Brian Neill - A lot of security standards have licensing bodies or are proprietary. HDCP [High-bandwidth Digital Content Protection] is licensed by Intel, for instance. When you license a technology - say HDCP or AACS [Advanced Access Content System] for Blue-ray - the licenses say data will be secure, both in the field and while the device is being manufactured.
But it's pretty common knowledge that when you're using subcontractors in Asia for manufacturing, those subcontractors haven't signed the license, so it's up to you to make sure your subcontractors are complying. Or, it's up to us here at Certicom [working on behalf of our customers] to be sure that all levels of security are being honored.
Peggy Aycinena - Clearly, there's a lot of motivation and market pressure to get these security issues under control. What are you guys contributing?
Craig Rawlings - Kilopass provides secure storage in the chip in the silicon layers, in the physical layers.

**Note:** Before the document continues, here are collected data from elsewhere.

File: src/rtl/shape_edge_sequencer.sv
// shape_edge_sequencer
// Turns one captured shape instruction (triangle or square) into its ordered
// list of closed-polygon edges, handing them one at a time to the line
// rasterizer over a valid/ready handshake.

module shape_edge_sequencer #(
    parameter int width  = 4,
    parameter int height = 3
) (
    input  logic                            clk,
    input  logic                            reset,
    input  logic                            instr_valid,
    output logic                            instr_ready,
    input  logic                            shape,
    input  logic [4*(width+height)-1:0]     points,
    output logic                            edge_valid,
    input  logic                            edge_ready,
    output logic [width-1:0]                x_start,
    output logic [height-1:0]               y_start,
    output logic [width-1:0]                x_end,
    output logic [height-1:0]               y_end,
    output logic [1:0]                      edge_index,
    output logic                            last_edge,
    output logic                            busy,
    output logic                            done
);

    // One point is y in the upper bits and x in the lower bits.
    localparam int pw = width + height;

    typedef enum logic [1:0] {
        IDLE,
        EMIT,
        DONE
    } state_t;

    state_t              state;
    logic                shape_q;
    logic [4*pw-1:0]     points_q;

    logic [1:0]          nxt_index;
    logic [pw-1:0]       nxt_start;
    logic [pw-1:0]       nxt_end;
    logic                nxt_last;
    logic [pw-1:0]       first_start;
    logic [pw-1:0]       first_end;

    // Extract point idx from a packed point vector.
    function automatic logic [pw-1:0] point_at(input logic [4*pw-1:0] pv,
                                               input logic [1:0]      idx);
        return pv[idx*pw +: pw];
    endfunction

    // Index of the closing edge: 2 for a triangle, 3 for a square.
    function automatic logic [1:0] last_index(input logic shp);
        return shp ? 2'd3 : 2'd2;
    endfunction

    // Point that ends edge idx; the closing edge wraps back to point 0.
    function automatic logic [1:0] end_point(input logic shp, input logic [1:0] idx);
        return (idx == last_index(shp)) ? 2'd0 : idx + 2'd1;
    endfunction

    // Only IDLE accepts work; held low while reset is asserted.
    assign instr_ready = (state == IDLE) && !reset;

    // Edge 0 comes straight from the instruction bus in the accept cycle.
    assign first_start = point_at(points, 2'd0);
    assign first_end   = point_at(points, 2'd1);

    // Precompute the edge following the current one from the captured points.
    always_comb begin
        nxt_index = edge_index + 2'd1;
        nxt_start = point_at(points_q, nxt_index);
        nxt_end   = point_at(points_q, end_point(shape_q, nxt_index));
        nxt_last  = (nxt_index == last_index(shape_q));
    end

    // Sequencer FSM: capture an instruction, walk its edges, pulse done.
    always_ff @(posedge clk or posedge reset) begin
        if (reset) begin
            state      <= IDLE;
            shape_q    <= 1'b0;
            points_q   <= '0;
            edge_valid <= 1'b0;
            x_start    <= '0;
            y_start    <= '0;
            x_end      <= '0;
            y_end      <= '0;
            edge_index <= 2'd0;
            last_edge  <= 1'b0;
            busy       <= 1'b0;
            done       <= 1'b0;
        end else begin
            case (state)
                IDLE: begin
                    done       <= 1'b0;
                    busy       <= 1'b0;
                    edge_valid <= 1'b0;
                    if (instr_valid) begin
                        shape_q              <= shape;
                        points_q             <= points;
                        {y_start, x_start}   <= first_start;
                        {y_end, x_end}       <= first_end;
                        edge_index           <= 2'd0;
                        last_edge            <= 1'b0;
                        edge_valid           <= 1'b1;
                        busy                 <= 1'b1;
                        state                <= EMIT;
                    end
                end

                EMIT: begin
                    if (edge_ready) begin
                        if (last_edge) begin
                            edge_valid <= 1'b0;
                            last_edge  <= 1'b0;
                            done       <= 1'b1;
                            state      <= DONE;
                        end else begin
                            {y_start, x_start} <= nxt_start;
                            {y_end, x_end}     <= nxt_end;
                            edge_index         <= nxt_index;
                            last_edge          <= nxt_last;
                        end
                    end
                end

                DONE: begin
                    done  <= 1'b0;
                    busy  <= 1'b0;
                    state <= IDLE;
                end

                default: begin
                    state      <= IDLE;
                    edge_valid <= 1'b0;
                    busy       <= 1'b0;
                    done       <= 1'b0;
                end
            endcase
        end
    end

endmodule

Brian Neill - And Certicom's role is to get that secure information into the chip during manufacturing at the factory.
Craig Rawlings - We call this front-to-back security. The front-end from design, and the back-end from manufacturing. Our two companies are joining forces as strategic partners to set the stage for what we're about to tackle.
Peggy Aycinena - I'm lost again. What data are we securing here?
Craig Rawlings - We have all these sophisticated locks, encryption schemes that provide an incredible lock. The problem is, you can have the greatest lock on the front of the house and still have to leave the key somewhere. In our case, these keys are stored in non-volatile memory, [which is retained even] if the power's taken away.
In the past, that's been a hard drive, or masked ROM, or a data stick. These traditional non-volatile memory technologies are relatively low cost, but they're not physically secure. In a hard drive, for instance, you can scan it magnetically to get the information off of it. Attackers are very sophisticated these days and have figured out how to go for the key first. Then, everything else in the security scheme falls apart.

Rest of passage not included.